Series of quakes
jolt eastern county
A quartet of barely detectable earthquakes last week struck eastern Marion and western Chase counties — three of them in a span of less than two hours on Wednesday.
The first was a magnitude 2.3 temblor that struck at 10:18 a.m. Nov. 2 in eastern Marion County.
It was followed three minutes later by a magnitude 3.0 earthquake, also in eastern Marion County, six miles east of Marion.
The third earthquake, magnitude 2.8, struck at 12:04 p.m. the same day in western Chase County, although senior scientist Rick Miller of Kansas Geological Survey said it could turn out to have been in Marion County instead.
At 8:35 p.m. Thursday, a magnitude 2.7 earthquake rumbled in eastern Marion County, six miles east of Marion.
Although the quakes were measurable, they were not powerful enough to cause damage.
Quakes of 2.5 magnitude or less usually aren’t even felt.
Typically, damage is caused only by quakes of magnitude 5.5 or greater.
Each whole number on the magnitude scale represents a 10-fold increase in shaking. A 5.5-magnitude is 1.000 times more powerful than a 2.5 quake.
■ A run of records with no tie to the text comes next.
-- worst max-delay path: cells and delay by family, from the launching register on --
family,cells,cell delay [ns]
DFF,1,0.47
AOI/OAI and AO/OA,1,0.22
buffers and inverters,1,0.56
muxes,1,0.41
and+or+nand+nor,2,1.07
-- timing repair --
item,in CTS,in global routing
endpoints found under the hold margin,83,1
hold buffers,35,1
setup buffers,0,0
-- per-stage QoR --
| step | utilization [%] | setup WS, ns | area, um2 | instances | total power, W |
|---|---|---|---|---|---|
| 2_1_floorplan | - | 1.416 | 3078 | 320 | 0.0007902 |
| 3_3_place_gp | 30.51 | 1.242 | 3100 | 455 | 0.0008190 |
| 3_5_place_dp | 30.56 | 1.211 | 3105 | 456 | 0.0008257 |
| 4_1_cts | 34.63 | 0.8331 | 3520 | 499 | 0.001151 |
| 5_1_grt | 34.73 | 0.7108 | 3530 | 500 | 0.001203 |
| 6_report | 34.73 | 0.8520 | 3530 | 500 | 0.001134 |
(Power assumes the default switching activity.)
$ cat src/hw/bsm_consts.svh
// register offsets, field positions and sizes of the bcd stack math block
`ifndef BSM_CONSTS_SVH
`define BSM_CONSTS_SVH
`define BSM_ADDR_W 8
`define BSM_CTRL_OFS 8'h00
`define BSM_IMAGE_OFS 8'h04
`define BSM_ACC_OFS 8'h08
`define BSM_STK1_OFS 8'h0C
`define BSM_FLAGS_OFS 8'h10
`define BSM_ISTAT_OFS 8'h14
`define BSM_IMASK_OFS 8'h18
`define BSM_DEPTH 8
`define BSM_OP_LSB 0
`define BSM_LEN_LSB 8
`define BSM_LEN_W 6
`define BSM_START_LSB 16
`define BSM_START_W 5
`define BSM_BUSY_BIT 31
`define BSM_LONG_LEN 6'h20
`define BSM_SHORT_LEN 6'h10
`define BSM_INT_W 3
`define BSM_INT_DONE 0
`define BSM_INT_NONBCD 1
`define BSM_INT_BADCMD 2
`define BSM_BIN_W 27
`define BSM_SHORT_BIN_W 14
`define BSM_TEN 14'h000A
`endif

$ cat src/hw/bsm_pkg.sv
// types shared by the bcd stack math block
package bsm_pkg;
`include "bsm_consts.svh"

   typedef enum logic [2:0] {
      FORMATTED_SUBTRACT_OP,
      FORMATTED_MULTIPLY_OP,
      FORMATTED_DIVIDE_OP,
      STACK_ADD_OP,
      STACK_SUBTRACT_OP,
      STACK_PUSH_OP,
      NO_OP
   } bsm_op_e;

   typedef enum logic {IDLE, EXEC} bsm_state_e;

   typedef struct packed {
      logic invalidBcd;
      logic negativeResult;
      logic longCarry;
      logic shortCarry;
      logic longBorrow;
      logic shortBorrow;
      logic zeroResult;
   } bsm_flags_s;

   typedef struct packed {
      logic psel;
      logic penable;
      logic pwrite;
      logic [`BSM_ADDR_W-1:0] paddr;
      logic [31:0] pwdata;
   } bsm_apb_req_s;

   typedef struct packed {
      logic [31:0] prdata;
      logic pready;
      logic pslverr;
   } bsm_apb_rsp_s;

   typedef struct packed {
      bsm_state_e fsm;
      bsm_op_e op;
      logic [`BSM_LEN_W-1:0] runLen;
      logic [`BSM_START_W-1:0] runStart;
      logic [31:0] image;
      logic [31:0] acc;
      logic [`BSM_DEPTH-1:0][31:0] stack;
      bsm_flags_s flags;
      logic [`BSM_INT_W-1:0] intStat;
      logic [`BSM_INT_W-1:0] intMask;
      bsm_apb_rsp_s rsp;
      logic irq;
   } bsm_state_s;
endpackage

$ cat src/hw/bsm_bcd_math.sv
// bcd formatted and stack math datapath with apb register access
//
// The APB register port and the register addresses are this design's own decisions.
`timescale 1ns/100ps
`include "bsm_consts.svh"
module bsm_bcd_math
   import bsm_pkg::*;
(
   input wire logic sys_clk,
   input wire logic nrst,
   input wire bsm_apb_req_s apbReq,
   output bsm_apb_rsp_s apbRsp,
   output logic irq
);

   // ****************************************
   // bcd helper functions
   // ****************************************

   // bcd add or subtract, returns {carry, carry at digit four, sum}
   function automatic logic [33:0] bcdAddSub(
      input logic [31:0] a,
      input logic [31:0] b,
      input logic sub
   );
      logic c;
      logic c16;
      logic [4:0] s;
      logic [3:0] bd;
      logic [31:0] r;
      c = sub;
      c16 = 1'b0;
      r = 32'h0000_0000;
      for (int i = 0; i < 8; i++) begin
         bd = sub ? 4'h9 - b[i*4 +: 4] : b[i*4 +: 4];
         s = {1'b0, a[i*4 +: 4]} + {1'b0, bd} + {4'h0, c};
         c = (s > 5'h09);
         if (c) begin
            s = s + 5'h06;
         end
         r[i*4 +: 4] = s[3:0];
         if (i == 3) begin
            c16 = c;
         end
      end
      return {c, c16, r};
   endfunction

   // every digit within zero to nine
   function automatic logic isBcd(input logic [31:0] x);
      logic ok;
      ok = 1'b1;
      for (int i = 0; i < 8; i++) begin
         if (x[i*4 +: 4] > 4'h9) begin
            ok = 1'b0;
         end
      end
      return ok;
   endfunction

   // four bcd digits to binary
   function automatic logic [`BSM_SHORT_BIN_W-1:0] toBin(input logic [15:0] x);
      logic [`BSM_SHORT_BIN_W-1:0] r;
      r = '0;
      for (int i = 3; i >= 0; i--) begin
         r = 14'(r * `BSM_TEN + {10'h000, x[i*4 +: 4]});
      end
      return r;
   endfunction

   // binary to eight bcd digits by shift and add three
   function automatic logic [31:0] toBcd(input logic [`BSM_BIN_W-1:0] b);
      logic [31:0] r;
      r = 32'h0000_0000;
      for (int i = `BSM_BIN_W - 1; i >= 0; i--) begin
         for (int k = 0; k < 8; k++) begin
            if (r[k*4 +: 4] > 4'h4) begin
               r[k*4 +: 4] = r[k*4 +: 4] + 4'h3;
            end
         end
         r = {r[30:0], b[i]};
      end
      return r;
   endfunction

   // pick the discrete run, lowest bit to bit zero, zero-filled above
   function automatic logic [31:0] runOperand(
      input logic [31:0] img,
      input logic [`BSM_START_W-1:0] start,
      input logic [`BSM_LEN_W-1:0] len
   );
      logic [31:0] mask;
      mask = ~(32'hFFFF_FFFF << len);
      return (img >> start) & mask;
   endfunction

   // legal command and run length check
   function automatic logic cmdOk(input logic [2:0] code, input logic [5:0] len);
      logic ok;
      ok = 1'b1;
      if (code == FORMATTED_SUBTRACT_OP) begin
         ok = (len != 6'h00) && (len <= `BSM_LONG_LEN);
      end else if (code == FORMATTED_MULTIPLY_OP || code == FORMATTED_DIVIDE_OP) begin
         ok = (len != 6'h00) && (len <= `BSM_SHORT_LEN);
      end else if (code >= NO_OP) begin
         ok = 1'b0;
      end
      return ok;
   endfunction

   // ****************************************
   // state and datapath
   // ****************************************

   localparam bsm_state_s RESET_STATE = '0;

   bsm_state_s q;
   bsm_state_s d;
   logic [31:0] operand;
   logic [33:0] fsubRes;
   logic [33:0] saddRes;
   logic [33:0] ssubRes;
   logic [`BSM_SHORT_BIN_W-1:0] mulA;
   logic [`BSM_SHORT_BIN_W-1:0] mulB;
   logic [31:0] mulRes;
   logic [31:0] quotRes;
   logic [31:0] remRes;
   logic shortOk;
   logic accessWr;

   // operand and arithmetic results from the current state
   assign operand = runOperand(q.image, q.runStart, q.runLen);
   assign fsubRes = bcdAddSub(q.acc, operand, 1'b1);
   assign saddRes = bcdAddSub(q.acc, q.stack[0], 1'b0);
   assign ssubRes = bcdAddSub(q.acc, q.stack[0], 1'b1);
   assign mulA = toBin(q.acc[15:0]);
   assign mulB = toBin(operand[15:0]);
   assign mulRes = toBcd(27'({13'h0000, mulA} * {13'h0000, mulB}));
   assign quotRes = (mulB == '0) ? 32'h0000_0000 :
      toBcd({13'h0000, mulA / mulB});
   assign remRes = (mulB == '0) ? {16'h0000, q.acc[15:0]} :
      toBcd({13'h0000, mulA % mulB});
   assign shortOk = isBcd({16'h0000, q.acc[15:0]}) && isBcd({16'h0000, operand[15:0]});
   assign accessWr = apbReq.psel && apbReq.penable && q.rsp.pready && apbReq.pwrite;

   // next state: bus slave, execution and interrupts
   always_comb begin
      logic [`BSM_INT_W-1:0] intSet;
      logic [`BSM_INT_W-1:0] intClr;
      intSet = '0;
      intClr = '0;
      d = q;
      // setup phase: decode and register the answer
      d.rsp.pready = apbReq.psel && !apbReq.penable;
      d.rsp.pslverr = 1'b0;
      d.rsp.prdata = 32'h0000_0000;
      if (apbReq.psel && !apbReq.penable) begin
         case (apbReq.paddr)
            `BSM_CTRL_OFS: begin
               d.rsp.prdata[`BSM_OP_LSB +: 3] = q.op;
               d.rsp.prdata[`BSM_LEN_LSB +: `BSM_LEN_W] = q.runLen;
               d.rsp.prdata[`BSM_START_LSB +: `BSM_START_W] = q.runStart;
               d.rsp.prdata[`BSM_BUSY_BIT] = (q.fsm == EXEC);
            end
            `BSM_IMAGE_OFS: d.rsp.prdata = q.image;
            `BSM_ACC_OFS: d.rsp.prdata = q.acc;
            `BSM_STK1_OFS: d.rsp.prdata = q.stack[0];
            `BSM_FLAGS_OFS: d.rsp.prdata = 32'(q.flags);
            `BSM_ISTAT_OFS: d.rsp.prdata = 32'(q.intStat);
            `BSM_IMASK_OFS: d.rsp.prdata = 32'(q.intMask);
            default: d.rsp.pslverr = 1'b1;
         endcase
      end
      // access phase: writes take effect
      if (accessWr) begin
         case (apbReq.paddr)
            `BSM_CTRL_OFS: begin
               if (q.fsm == EXEC || !cmdOk(apbReq.pwdata[`BSM_OP_LSB +: 3],
                     apbReq.pwdata[`BSM_LEN_LSB +: `BSM_LEN_W])) begin
                  intSet[`BSM_INT_BADCMD] = 1'b1;
               end else begin
                  d.op = bsm_op_e'(apbReq.pwdata[`BSM_OP_LSB +: 3]);
                  d.runLen = apbReq.pwdata[`BSM_LEN_LSB +: `BSM_LEN_W];
                  d.runStart = apbReq.pwdata[`BSM_START_LSB +: `BSM_START_W];
                  d.fsm = EXEC;
               end
            end
            `BSM_IMAGE_OFS: d.image = apbReq.pwdata;
            `BSM_ACC_OFS: begin
               if (q.fsm == IDLE) begin
                  d.acc = apbReq.pwdata;
               end
            end
            `BSM_ISTAT_OFS: intClr = apbReq.pwdata[`BSM_INT_W-1:0];
            `BSM_IMASK_OFS: d.intMask = apbReq.pwdata[`BSM_INT_W-1:0];
            default: ;
         endcase
      end
      // execution: each op rewrites only the flags it drives
      if (q.fsm == EXEC) begin
         d.fsm = IDLE;
         intSet[`BSM_INT_DONE] = 1'b1;
         unique case (q.op)
            FORMATTED_SUBTRACT_OP: begin
               d.acc = fsubRes[31:0];
               d.flags.zeroResult = (fsubRes[31:0] == 32'h0000_0000);
               d.flags.shortBorrow = !fsubRes[32];
               d.flags.longBorrow = !fsubRes[33];
               d.flags.negativeResult = !fsubRes[33];
               d.flags.invalidBcd = !(isBcd(q.acc) && isBcd(operand));
            end
            FORMATTED_MULTIPLY_OP: begin
               d.acc = mulRes;
               d.flags.zeroResult = (mulRes == 32'h0000_0000);
               d.flags.negativeResult = 1'b0;
               d.flags.invalidBcd = !shortOk;
            end
            FORMATTED_DIVIDE_OP: begin
               d.acc = quotRes;
               d.stack[0] = remRes;
               d.flags.zeroResult = (quotRes == 32'h0000_0000);
               d.flags.negativeResult = 1'b0;
               d.flags.invalidBcd = !shortOk;
            end
            STACK_ADD_OP, STACK_SUBTRACT_OP: begin
               if (q.op == STACK_ADD_OP) begin
                  d.acc = saddRes[31:0];
                  d.flags.zeroResult = (saddRes[31:0] == 32'h0000_0000);
                  d.flags.shortCarry = saddRes[32];
                  d.flags.longCarry = saddRes[33];
                  d.flags.negativeResult = 1'b0;
               end else begin
                  d.acc = ssubRes[31:0];
                  d.flags.zeroResult = (ssubRes[31:0] == 32'h0000_0000);
                  d.flags.shortBorrow = !ssubRes[32];
                  d.flags.longBorrow = !ssubRes[33];
                  d.flags.negativeResult = !ssubRes[33];
               end
               d.flags.invalidBcd = !(isBcd(q.acc) && isBcd(q.stack[0]));
               d.stack[`BSM_DEPTH-2:0] = q.stack[`BSM_DEPTH-1:1];
               d.stack[`BSM_DEPTH-1] = 32'h0000_0000;
            end
            STACK_PUSH_OP: begin
               d.stack[`BSM_DEPTH-1:1] = q.stack[`BSM_DEPTH-2:0];
               d.stack[0] = q.acc;
               intSet[`BSM_INT_DONE] = 1'b1;
            end
            default: intSet[`BSM_INT_BADCMD] = 1'b1;
         endcase
         // flags not written above keep their value
         intSet[`BSM_INT_NONBCD] = d.flags.invalidBcd && (q.op != STACK_PUSH_OP);
      end
      // sticky status: a set in the clearing cycle wins
      d.intStat = (q.intStat & ~intClr) | intSet;
      d.irq = |(d.intStat & d.intMask);
   end

   // state register with synchronous reset
   always_ff @(posedge sys_clk) begin
      if (!nrst) begin
         q <= RESET_STATE;
      end else begin
         q <= d;
      end
   end

   // outputs straight from the state register
   assign apbRsp = q.rsp;
   assign irq = q.irq;

   logic execSub;
   logic execAddS;
   logic execSubS;
   assign execSub = (q.fsm == EXEC) && (q.op == FORMATTED_SUBTRACT_OP);
   assign execAddS = (q.fsm == EXEC) && (q.op == STACK_ADD_OP);
   assign execSubS = (q.fsm == EXEC) && (q.op == STACK_SUBTRACT_OP);
endmodule

$ cat config.mk
export PLATFORM = sky130hd
export DESIGN_NAME = bsm_bcd_math
export DESIGN_NICKNAME = d
export VERILOG_FILES = /design/src/hw/bsm_pkg.sv /design/src/hw/bsm_bcd_math.sv
export VERILOG_INCLUDE_DIRS = /design/src /design/src/hw
export SDC_FILE = /design/constraint.sdc
export NUM_CORES = 2
export LEC_CHECK = 0
export BUFFER_PORTS_ARGS = -buffer_cell sky130_fd_sc_hd__clkbuf_2
export CELL_PAD_IN_SITES_DETAIL_PLACEMENT = 0
export CELL_PAD_IN_SITES_GLOBAL_PLACEMENT = 1
export CORE_UTILIZATION = 35
export CTS_CLUSTER_SIZE = 16
export DETAILED_ROUTE_END_ITERATION = 16
export HOLD_SLACK_MARGIN = 0.12
export PLACE_DENSITY_LB_ADDON = 0.12
export SETUP_SLACK_MARGIN = 0.2
export SLEW_MARGIN = 20
export SYNTH_ARGS = -nofsm -noshare
export SYNTH_HDL_FRONTEND = slang
export SYNTH_SLANG_ARGS = --single-unit
export TNS_END_PERCENT = 1
$ cat constraint.sdc
create_clock -name sys_clk -period 129.3 [get_ports sys_clk]
set_input_delay 19.395 -clock sys_clk [delete_from_list [all_inputs] [get_ports sys_clk]]
set_output_delay 19.395 -clock sys_clk [all_outputs]
set_load 0.005 [all_outputs]
==> parameters.txt <==
Parameter                              Value

Floorplanning
  Initial Utilization    0.354
  Area enclosed by the die boundary    176000 µm²
  Core Region    172000 µm²
  Core Rows    about 150
  I/O pins    80
  Die Ht    419 µm
  Die span in x    between 400 and 500 µm

Clock network
  Clock tree from TritonCTS    yes
  CTS HTree Levels    2
  Hold-fix buffers, CTS    0
  CTS Buf Count    42
  Register clock-pin slew on the reported worst setup and hold paths    60 ps
  Root buffer selected by CTS    clkbuf_16
  Post-CTS Repair Setup Buffers    0
  CTS Buffer Depth    3
  PostCTS Resize Cnt    0
  Clk Latency, worst-skew pair    610 ps
  Total clock sinks    ~380

Hold path
  Worst min path class    flip-flop to flip-flop

Timing
  Relative max-transition margin    0.254
  Count of pins over their slew limit    0
  Clk_skew    about 27 ps
  Final setup viols    0
  Worst-margin pin slew    1120 ps
  Final cycle utilization of the critical path    0.392
  Final number of hold-violating endpoints    0
  TNS Setup    0 ps
  Max Freq    0.0197 GHz
  Period minus WS final    between 50000 and 60000 ps
  RSZ-0062 raised after global routing    false

Synth
  Main synth FF type    dfxtp_1
  Average size of a mapped cell    7.66 µm²
  Cell variety after synth    136
  Number of cells produced by synthesis    7946
  Number of enable flip-flop cells after synthesis    0
  Async set-or-reset flop fraction in the synthesized netlist    0
  Syn nets    8910
  Mapped Area    60900 µm²
  Number of synthesis warnings    0
  Count of state elements after synthesis    383
  Sequential fraction of the synthesis area    0.126

Critical path
  Critical path fanouts, max    32
  Kind of critical path    flip-flop to flip-flop
  Required time reported for the critical path endpoint    129800 ps
  Crit-path max cell delay    890 ps
  Type of origin of the critical path    flip-flop
  Cell at the slowest stage of the critical path    dfxtp_1
  Number of buffers and inverters on the critical path    20
  CP Capture Type    flip-flop
  Most common cell on crit path    o21a_1
  Endpoint arrival time on the critical path    51220 ps
  Crit-path leading delay family    compound AO/OA/AOI/OAI gates

Detailed routing
  Via total after detailed routing    just under 60k
  Initial DRC Count    a little under 5k
  Vias per cell    5.75
  Remaining antenna violation count    0
  Drc violations    0
  Final routed wire length divided by cell count    around 21 µm
  Routed Wire Length    between 200000 and 250000 µm
  Pre-Repair DR Iteration Count    6

Cells and area
  Share of final-layout standard cells stronger than drive strength 1    0.0780
  Final instance area    65000 µm²
  Commonest cells after routing, fill and taps aside    nand2_1, nor2_1, ha_1, inv_1, a21oi_1
  Area Growth Syn to Fin    6.77%
  Most common library cell in the layout ignoring fill and taps    nand2_1
  Net count, final    slightly below 9k
  Utilization after layout    0.378

Global routing
  Global router's overall resource usage    0.233
  Global-route wire length before repair    326000 µm
  Antenna violations before repair    4
  Maximum number of pins on one net before global-route repair    277
  Overflow left after global routing    0
  Vias in the first global route    around 55k

Run status
  Run status    completed

Placed design
  Post-DP HPWL    166000 µm
  Weighted congestion at the end of routability-driven global placement    0.930
  Number of buffers inserted by port buffering    between 70 and 80
  Placed inst area    63600 µm²

Flow run
  Number of maximum-capacitance constraint violations    0
## Yosys cell counts (all sizes together), types with 67 or more instances
cell    instances  area [µm²]
nand2         946        3550
nor2          774        2910
ha            723        9050
inv           602        2260
a21oi         472        2390
dfxtp         383        7670
o21ai         307        1550
clkbuf        289        1080
xnor2         253        2250
mux2i         240        2490
a311oi        202        1780
fa            196        3920
nor3          189         971
xor2          147        1300
a21o          146        1100
mux2          141        1630
nand3         114         576
a31oi         102         706
a221oi        100         895
a22oi         100         751
o211ai         96         731
a211oi         94         763
o21a           94         706
and2           89         559
nand2b         87         544
nor2b          67         419
## final cells by class
class / instances / area, µm²
inverter: 612 / 2300
clock buffer: 61 / 1210
multi-input combinational: 6600 / 49500
antenna: 2 / 5.00
clock inverter: 15 / 180
fill: 18106 / 107000
sequential: 383 / 7670
timing repair buffer: 180 / 1190
tap: 2310 / 2890
## registers in the layout (all words and copies together) (netlist names)
| name | flops |
|---|---|
| q | 348 |
| apbRsp | 34 |
| irq | 1 |
## cell families after synthesis
family | after synthesis | share of synthesized area
adders and majority gates | 921 | 0.213
AOI/OAI and AO/OA | 2248 | 0.268
muxes | 396 | 0.0733
and+or+nand+nor | 2634 | 0.199
buffers and inverters | 963 | 0.0618
DFF | 383 | 0.126
xor gates and xnor gates | 401 | 0.0586
## metal layers
layer | vias to the layer above | GRT usage | share of wire
met4 | 4 | 0.0523 | 0.024
met3 | 222 | 0.0213 | 0.047
li1 | 28665 | - | -
met1 | 28205 | 0.331 | 0.48
met5 | - | 0 | 0.00014
met2 | 1319 | 0.377 | 0.45
## worst reg2reg max path, delay by kind of cell (launching register included)
| family | cells | cell delay [ps] |
|---|---|---|
| AO/OA/AOI/OAI | 109 | 21330 |
| AND/OR/NAND/NOR | 58 | 10610 |
| adder cells (fa/ha/maj) | 25 | 7670 |
| buffers and inverters | 20 | 4600 |
| XOR/XNOR | 12 | 3170 |
| multiplexers | 6 | 2430 |
| flip-flops | 1 | 890 |
## stage by stage
stage	hold WS, ps	cells	setup WS (ps)
3_5_place_dp	471	10084	78910
4_1_cts	479	10160	78720
6_report	477	10163	78580
2_1_floorplan	449	7946	84100
3_3_place_gp	462	10084	79920
5_1_grt	499	10161	73660
## path summary, 6_finish.rpt
kind                  to  cells after the start   start  slack [ps]
setup / recovery   q[54]                    230  q[370]       78580
hold / removal    q[247]                      2  q[279]         480
setup reg to reg   q[54]                    230  q[370]       78580
hold reg to reg   q[247]                      2  q[279]         480
Power is not shown: default switching activity piles up to over one toggle a cycle in this logic, so the estimate is an artifact.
The area where the temblors struck was in the Nemaha Uplift on the western edge of the Flint Hills.
According to KGS, the quakes were three miles deep.
People near the earthquake reported that they and their animals were frightened by what they first thought was a sonic boom followed by three aftershocks.
“We’re struggling with a lot of this,” Miller said. “It’s an area where we have a lot of earthquakes.”
What people feel and hear during an earthquake are rocks that are closer to the surface, he said.
“The faults causing the earthquakes are actually several miles deep,” he said.
The area is averaging four or five quakes a year, but not all of them are forceful enough to be felt. An Oct. 10 quake of 2.5 magnitude five miles south and eight miles west of Marion would have been felt, he said.
“The area is naturally susceptible to earthquakes,” he said.
Miller said it’s thought that many of Kansas’ earthquakes are triggered by wastewater injection from oil production.
There have been 21 earthquakes in Marion County in the past four years.
After being quiet for years, the cities of Hope and Herington have seen frequent earthquakes over the past four years, Miller said.
Hope residents who lived there for years and never felt or heard one are the ones calling, he said.
Lifelong Hope resident Doug Stroda said earthquakes are something the community had not experienced before.
The first one he felt was four years ago.
“It was like an explosion that shook the house,” he said.
Tom Remy, who works in Herington but lives in Burdick, said he had not felt a temblor while working in Herington.
“The only one I’ve felt happened in Cottonwood Falls,” he said.
Another employee who lived about 3 miles west and two miles north of Hillsboro would talk about temblors at work.
“That’s kind of a hotspot,” Remy said.